DIRECTIONS FOR THIS TASK ->
In the records below, find the line with "MAXCLOCKFREQUENCY_GHz=0.384" and the line with "FINAL_COMMON_CELL='sky130_fd_sc_hd__clkdlybuf4s50_1'"; return exactly those lines and every line between them.

Stored data:
________________
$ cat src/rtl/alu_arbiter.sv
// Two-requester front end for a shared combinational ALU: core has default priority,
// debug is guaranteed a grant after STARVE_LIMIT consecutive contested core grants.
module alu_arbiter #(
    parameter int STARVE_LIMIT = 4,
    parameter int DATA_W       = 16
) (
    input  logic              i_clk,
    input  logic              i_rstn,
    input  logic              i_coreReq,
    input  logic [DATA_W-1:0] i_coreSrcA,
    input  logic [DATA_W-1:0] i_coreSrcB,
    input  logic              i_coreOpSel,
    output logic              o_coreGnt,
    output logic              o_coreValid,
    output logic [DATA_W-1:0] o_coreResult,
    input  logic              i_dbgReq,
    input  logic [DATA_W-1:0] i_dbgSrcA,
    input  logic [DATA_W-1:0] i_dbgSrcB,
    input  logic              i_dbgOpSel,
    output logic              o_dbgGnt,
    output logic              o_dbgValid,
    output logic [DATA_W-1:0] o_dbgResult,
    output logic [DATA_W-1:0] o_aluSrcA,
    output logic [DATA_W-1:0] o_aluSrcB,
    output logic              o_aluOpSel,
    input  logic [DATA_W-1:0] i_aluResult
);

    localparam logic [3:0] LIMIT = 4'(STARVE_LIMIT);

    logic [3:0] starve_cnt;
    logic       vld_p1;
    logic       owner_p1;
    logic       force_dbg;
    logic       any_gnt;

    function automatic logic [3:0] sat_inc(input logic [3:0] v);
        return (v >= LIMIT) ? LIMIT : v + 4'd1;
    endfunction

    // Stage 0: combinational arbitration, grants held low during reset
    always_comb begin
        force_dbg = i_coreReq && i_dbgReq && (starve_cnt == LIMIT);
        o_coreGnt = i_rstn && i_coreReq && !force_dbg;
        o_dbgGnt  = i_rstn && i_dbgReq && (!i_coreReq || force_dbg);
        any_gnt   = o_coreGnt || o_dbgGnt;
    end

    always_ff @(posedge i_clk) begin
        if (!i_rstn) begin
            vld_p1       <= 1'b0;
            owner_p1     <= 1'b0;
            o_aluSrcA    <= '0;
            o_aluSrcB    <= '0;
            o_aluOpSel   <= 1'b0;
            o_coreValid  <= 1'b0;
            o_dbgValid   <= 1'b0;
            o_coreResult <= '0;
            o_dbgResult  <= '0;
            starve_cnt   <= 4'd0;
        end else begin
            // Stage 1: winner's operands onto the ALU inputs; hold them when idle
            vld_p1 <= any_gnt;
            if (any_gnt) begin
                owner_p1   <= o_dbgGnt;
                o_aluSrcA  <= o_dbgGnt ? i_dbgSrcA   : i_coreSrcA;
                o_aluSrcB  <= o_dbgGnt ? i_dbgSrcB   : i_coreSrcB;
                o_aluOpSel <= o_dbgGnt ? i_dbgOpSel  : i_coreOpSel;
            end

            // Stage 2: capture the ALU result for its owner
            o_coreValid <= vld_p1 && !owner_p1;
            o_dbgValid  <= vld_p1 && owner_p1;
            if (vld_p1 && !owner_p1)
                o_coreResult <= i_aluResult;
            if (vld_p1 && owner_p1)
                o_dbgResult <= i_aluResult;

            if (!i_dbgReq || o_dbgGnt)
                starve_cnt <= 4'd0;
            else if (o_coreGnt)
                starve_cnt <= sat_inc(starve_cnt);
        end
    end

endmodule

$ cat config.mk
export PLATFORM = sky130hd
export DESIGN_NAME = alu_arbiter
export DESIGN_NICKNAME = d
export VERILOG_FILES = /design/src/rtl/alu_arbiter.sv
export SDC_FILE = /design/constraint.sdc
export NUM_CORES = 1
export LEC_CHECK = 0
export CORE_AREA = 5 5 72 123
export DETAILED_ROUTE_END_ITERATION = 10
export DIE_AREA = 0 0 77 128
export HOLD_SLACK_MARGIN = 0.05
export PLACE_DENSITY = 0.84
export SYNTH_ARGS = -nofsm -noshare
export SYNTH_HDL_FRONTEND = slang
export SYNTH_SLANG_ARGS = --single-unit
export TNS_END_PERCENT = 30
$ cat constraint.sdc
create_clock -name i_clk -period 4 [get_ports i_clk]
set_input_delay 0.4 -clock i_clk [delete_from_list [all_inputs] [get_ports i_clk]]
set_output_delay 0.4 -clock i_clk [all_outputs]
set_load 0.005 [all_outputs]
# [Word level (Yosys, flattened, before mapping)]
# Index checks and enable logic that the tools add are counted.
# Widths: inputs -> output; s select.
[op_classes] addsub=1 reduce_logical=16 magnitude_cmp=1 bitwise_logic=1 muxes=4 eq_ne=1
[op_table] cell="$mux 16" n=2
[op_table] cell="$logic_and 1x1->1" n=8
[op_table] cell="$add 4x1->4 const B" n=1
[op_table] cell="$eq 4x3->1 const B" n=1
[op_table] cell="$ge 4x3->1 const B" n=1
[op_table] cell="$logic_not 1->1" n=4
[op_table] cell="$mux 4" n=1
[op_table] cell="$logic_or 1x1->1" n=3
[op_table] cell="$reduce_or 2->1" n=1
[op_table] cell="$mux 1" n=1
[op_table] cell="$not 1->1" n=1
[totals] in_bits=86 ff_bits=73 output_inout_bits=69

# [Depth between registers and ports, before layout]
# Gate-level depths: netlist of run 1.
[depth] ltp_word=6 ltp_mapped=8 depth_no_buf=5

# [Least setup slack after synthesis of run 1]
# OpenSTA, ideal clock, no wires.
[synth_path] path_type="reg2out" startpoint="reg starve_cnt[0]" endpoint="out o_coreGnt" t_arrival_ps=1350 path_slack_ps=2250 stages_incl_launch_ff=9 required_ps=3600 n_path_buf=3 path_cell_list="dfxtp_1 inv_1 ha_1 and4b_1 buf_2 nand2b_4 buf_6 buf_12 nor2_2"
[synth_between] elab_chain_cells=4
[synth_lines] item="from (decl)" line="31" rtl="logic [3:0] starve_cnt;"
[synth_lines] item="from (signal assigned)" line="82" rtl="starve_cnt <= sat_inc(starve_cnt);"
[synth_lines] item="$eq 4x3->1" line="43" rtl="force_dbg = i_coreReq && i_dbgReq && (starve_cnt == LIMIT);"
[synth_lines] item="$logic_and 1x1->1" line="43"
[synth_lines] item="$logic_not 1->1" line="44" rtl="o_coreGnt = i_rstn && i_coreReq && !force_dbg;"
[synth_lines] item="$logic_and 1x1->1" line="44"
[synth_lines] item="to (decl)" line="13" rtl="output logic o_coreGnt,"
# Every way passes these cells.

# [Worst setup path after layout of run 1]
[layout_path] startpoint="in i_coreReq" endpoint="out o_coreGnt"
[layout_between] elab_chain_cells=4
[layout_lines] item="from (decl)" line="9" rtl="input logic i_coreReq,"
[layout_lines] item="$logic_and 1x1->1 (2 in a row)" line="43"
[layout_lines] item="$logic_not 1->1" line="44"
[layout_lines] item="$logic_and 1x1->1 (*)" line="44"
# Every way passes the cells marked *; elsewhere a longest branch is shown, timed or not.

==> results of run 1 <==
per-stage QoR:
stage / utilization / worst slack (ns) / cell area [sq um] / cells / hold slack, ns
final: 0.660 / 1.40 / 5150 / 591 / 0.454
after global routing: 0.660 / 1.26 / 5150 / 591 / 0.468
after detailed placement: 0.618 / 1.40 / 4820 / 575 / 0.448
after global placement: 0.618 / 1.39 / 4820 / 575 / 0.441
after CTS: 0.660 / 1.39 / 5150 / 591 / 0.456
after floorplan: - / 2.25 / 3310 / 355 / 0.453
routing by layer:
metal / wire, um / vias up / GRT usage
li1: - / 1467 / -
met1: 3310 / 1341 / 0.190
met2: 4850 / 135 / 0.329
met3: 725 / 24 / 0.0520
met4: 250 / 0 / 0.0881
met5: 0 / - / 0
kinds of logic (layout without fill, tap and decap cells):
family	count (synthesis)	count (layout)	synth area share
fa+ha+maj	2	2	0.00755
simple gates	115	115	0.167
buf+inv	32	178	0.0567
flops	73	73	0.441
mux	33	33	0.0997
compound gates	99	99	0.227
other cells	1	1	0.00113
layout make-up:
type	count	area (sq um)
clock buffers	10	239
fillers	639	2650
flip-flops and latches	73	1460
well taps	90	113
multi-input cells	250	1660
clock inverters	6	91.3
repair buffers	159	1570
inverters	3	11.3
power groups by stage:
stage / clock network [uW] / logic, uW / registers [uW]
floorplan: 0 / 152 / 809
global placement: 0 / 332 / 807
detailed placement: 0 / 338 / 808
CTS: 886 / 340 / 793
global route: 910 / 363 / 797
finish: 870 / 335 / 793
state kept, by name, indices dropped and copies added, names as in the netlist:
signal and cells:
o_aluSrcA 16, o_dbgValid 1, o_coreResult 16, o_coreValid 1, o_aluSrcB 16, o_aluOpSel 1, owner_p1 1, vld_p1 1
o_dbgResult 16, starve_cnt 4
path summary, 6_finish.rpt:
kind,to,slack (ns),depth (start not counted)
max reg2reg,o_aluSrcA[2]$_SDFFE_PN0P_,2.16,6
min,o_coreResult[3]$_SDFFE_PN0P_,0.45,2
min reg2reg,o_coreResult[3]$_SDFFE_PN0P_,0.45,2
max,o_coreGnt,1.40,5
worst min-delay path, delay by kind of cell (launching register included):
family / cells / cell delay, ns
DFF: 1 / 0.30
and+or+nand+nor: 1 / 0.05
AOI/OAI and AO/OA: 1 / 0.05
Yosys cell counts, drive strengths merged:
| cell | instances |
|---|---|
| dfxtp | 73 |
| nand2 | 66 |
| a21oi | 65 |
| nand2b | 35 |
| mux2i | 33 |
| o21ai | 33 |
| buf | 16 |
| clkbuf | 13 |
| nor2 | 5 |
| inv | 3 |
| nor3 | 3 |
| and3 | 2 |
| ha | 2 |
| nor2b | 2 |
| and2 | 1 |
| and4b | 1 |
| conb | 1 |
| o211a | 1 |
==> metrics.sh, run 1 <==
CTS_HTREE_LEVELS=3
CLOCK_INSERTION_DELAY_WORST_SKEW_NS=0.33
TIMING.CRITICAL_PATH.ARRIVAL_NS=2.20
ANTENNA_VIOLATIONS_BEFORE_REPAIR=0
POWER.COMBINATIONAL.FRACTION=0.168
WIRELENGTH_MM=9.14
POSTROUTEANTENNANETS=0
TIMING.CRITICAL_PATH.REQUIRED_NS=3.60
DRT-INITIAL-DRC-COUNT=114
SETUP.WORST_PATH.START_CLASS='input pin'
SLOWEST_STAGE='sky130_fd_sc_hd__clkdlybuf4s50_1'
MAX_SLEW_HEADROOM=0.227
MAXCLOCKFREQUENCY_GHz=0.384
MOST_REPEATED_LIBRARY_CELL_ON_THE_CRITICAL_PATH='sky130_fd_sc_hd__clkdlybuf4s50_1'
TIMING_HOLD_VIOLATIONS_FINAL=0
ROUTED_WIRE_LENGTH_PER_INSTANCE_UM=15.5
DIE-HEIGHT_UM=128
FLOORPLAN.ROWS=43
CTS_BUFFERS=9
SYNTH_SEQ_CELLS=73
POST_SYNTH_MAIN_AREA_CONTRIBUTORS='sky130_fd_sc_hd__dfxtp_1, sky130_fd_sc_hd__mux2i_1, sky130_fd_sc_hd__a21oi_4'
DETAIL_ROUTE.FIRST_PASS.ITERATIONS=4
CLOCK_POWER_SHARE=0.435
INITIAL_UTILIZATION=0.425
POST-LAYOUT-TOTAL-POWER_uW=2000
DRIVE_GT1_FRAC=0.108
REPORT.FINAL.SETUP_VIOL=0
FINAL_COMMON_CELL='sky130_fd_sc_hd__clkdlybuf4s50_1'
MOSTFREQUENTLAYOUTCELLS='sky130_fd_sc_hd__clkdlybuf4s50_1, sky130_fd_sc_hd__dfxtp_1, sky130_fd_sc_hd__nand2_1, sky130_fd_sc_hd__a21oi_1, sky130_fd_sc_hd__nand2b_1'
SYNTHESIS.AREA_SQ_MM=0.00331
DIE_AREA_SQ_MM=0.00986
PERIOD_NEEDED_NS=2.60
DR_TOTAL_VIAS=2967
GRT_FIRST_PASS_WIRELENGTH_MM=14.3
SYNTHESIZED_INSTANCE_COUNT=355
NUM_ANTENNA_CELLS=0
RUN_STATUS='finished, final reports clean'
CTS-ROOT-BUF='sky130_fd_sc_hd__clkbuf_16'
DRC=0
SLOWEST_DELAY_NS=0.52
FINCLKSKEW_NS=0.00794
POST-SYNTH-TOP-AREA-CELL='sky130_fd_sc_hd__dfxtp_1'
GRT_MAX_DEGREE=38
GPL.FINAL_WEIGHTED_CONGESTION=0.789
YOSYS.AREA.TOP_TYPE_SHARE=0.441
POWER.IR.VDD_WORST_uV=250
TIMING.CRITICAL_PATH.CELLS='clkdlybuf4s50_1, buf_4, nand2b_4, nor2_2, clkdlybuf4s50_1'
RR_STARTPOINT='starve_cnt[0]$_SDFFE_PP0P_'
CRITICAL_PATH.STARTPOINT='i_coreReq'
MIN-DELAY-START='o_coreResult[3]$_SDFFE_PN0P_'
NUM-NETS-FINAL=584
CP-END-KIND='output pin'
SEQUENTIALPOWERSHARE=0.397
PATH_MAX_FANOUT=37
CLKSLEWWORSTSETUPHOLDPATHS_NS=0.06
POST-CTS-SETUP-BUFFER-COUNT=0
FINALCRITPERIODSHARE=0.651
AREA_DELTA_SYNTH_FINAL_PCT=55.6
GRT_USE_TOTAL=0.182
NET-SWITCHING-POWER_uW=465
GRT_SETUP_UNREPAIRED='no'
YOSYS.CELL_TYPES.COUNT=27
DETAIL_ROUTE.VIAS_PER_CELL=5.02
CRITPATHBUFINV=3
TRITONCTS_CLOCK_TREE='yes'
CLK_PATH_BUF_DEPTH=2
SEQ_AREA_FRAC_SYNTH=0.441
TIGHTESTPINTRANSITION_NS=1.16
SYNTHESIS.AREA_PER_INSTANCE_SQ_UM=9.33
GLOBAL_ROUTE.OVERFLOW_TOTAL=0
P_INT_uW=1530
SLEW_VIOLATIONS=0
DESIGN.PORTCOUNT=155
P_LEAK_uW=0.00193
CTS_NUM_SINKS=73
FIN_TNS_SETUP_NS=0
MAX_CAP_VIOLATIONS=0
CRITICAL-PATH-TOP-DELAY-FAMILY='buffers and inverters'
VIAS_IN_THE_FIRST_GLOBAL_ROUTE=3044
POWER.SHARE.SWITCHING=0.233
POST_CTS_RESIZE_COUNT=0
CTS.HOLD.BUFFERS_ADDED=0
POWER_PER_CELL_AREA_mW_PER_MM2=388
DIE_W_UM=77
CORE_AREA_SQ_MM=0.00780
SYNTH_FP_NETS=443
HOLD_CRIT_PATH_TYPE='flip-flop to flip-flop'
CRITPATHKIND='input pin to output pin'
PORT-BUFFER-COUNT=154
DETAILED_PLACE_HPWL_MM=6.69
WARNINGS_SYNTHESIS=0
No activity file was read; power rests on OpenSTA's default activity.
________________
ANSWER FOR THE TASK ->
MAXCLOCKFREQUENCY_GHz=0.384
MOST_REPEATED_LIBRARY_CELL_ON_THE_CRITICAL_PATH='sky130_fd_sc_hd__clkdlybuf4s50_1'
TIMING_HOLD_VIOLATIONS_FINAL=0
ROUTED_WIRE_LENGTH_PER_INSTANCE_UM=15.5
DIE-HEIGHT_UM=128
FLOORPLAN.ROWS=43
CTS_BUFFERS=9
SYNTH_SEQ_CELLS=73
POST_SYNTH_MAIN_AREA_CONTRIBUTORS='sky130_fd_sc_hd__dfxtp_1, sky130_fd_sc_hd__mux2i_1, sky130_fd_sc_hd__a21oi_4'
DETAIL_ROUTE.FIRST_PASS.ITERATIONS=4
CLOCK_POWER_SHARE=0.435
INITIAL_UTILIZATION=0.425
POST-LAYOUT-TOTAL-POWER_uW=2000
DRIVE_GT1_FRAC=0.108
REPORT.FINAL.SETUP_VIOL=0
FINAL_COMMON_CELL='sky130_fd_sc_hd__clkdlybuf4s50_1'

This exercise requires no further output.